§ **Data shown**:
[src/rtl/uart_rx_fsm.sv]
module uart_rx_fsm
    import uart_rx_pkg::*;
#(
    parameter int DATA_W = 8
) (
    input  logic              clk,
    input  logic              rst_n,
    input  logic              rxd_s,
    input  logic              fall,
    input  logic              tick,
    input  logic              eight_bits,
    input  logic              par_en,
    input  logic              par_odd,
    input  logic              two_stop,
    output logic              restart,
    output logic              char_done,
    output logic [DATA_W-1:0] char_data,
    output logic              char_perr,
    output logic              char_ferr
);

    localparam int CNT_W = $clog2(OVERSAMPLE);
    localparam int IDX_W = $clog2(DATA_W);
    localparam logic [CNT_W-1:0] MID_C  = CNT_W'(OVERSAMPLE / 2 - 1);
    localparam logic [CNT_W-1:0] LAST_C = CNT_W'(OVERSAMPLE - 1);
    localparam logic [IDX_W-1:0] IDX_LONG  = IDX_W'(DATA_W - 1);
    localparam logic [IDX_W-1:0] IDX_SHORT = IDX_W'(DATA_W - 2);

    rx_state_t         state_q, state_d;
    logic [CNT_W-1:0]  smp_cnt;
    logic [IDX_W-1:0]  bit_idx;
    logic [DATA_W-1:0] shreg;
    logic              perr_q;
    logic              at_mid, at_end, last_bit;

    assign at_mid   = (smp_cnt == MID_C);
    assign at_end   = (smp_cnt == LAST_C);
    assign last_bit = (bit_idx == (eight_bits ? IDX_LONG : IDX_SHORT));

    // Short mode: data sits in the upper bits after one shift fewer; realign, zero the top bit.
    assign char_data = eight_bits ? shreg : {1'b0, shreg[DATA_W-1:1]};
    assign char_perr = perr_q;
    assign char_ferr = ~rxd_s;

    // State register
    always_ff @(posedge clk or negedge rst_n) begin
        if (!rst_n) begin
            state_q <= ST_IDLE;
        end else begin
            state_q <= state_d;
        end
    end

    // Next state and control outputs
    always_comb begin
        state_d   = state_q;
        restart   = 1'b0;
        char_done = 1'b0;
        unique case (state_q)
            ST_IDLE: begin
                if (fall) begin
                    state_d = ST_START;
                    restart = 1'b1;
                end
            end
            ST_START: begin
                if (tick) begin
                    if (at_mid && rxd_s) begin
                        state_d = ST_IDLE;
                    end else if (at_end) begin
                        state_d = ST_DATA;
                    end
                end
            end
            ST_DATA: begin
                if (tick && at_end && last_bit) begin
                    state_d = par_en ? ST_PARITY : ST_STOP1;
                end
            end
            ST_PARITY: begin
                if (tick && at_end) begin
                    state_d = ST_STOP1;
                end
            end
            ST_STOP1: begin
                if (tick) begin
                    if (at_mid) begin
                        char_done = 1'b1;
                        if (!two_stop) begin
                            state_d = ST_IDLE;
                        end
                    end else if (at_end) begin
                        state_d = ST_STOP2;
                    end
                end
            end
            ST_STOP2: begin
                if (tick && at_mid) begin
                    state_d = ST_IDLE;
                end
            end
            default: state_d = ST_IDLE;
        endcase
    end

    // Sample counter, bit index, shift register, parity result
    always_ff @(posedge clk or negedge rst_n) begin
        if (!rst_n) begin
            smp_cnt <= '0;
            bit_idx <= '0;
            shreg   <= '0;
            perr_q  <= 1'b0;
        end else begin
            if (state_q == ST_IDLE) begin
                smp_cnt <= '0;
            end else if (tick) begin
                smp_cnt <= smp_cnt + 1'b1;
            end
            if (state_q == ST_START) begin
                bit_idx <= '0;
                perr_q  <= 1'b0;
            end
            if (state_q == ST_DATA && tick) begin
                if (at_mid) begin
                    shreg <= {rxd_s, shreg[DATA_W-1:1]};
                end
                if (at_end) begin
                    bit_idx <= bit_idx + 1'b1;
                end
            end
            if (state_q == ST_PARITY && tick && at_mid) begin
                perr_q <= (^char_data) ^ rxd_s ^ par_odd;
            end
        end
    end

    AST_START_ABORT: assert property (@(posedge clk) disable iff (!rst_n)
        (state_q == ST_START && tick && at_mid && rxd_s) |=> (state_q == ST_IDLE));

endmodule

§ **Task goal**:
Return only the lines of the records in which the string "input" appears.

§ **Result of the exercise**:
    input  logic              clk,
    input  logic              rst_n,
    input  logic              rxd_s,
    input  logic              fall,
    input  logic              tick,
    input  logic              eight_bits,
    input  logic              par_en,
    input  logic              par_odd,
    input  logic              two_stop,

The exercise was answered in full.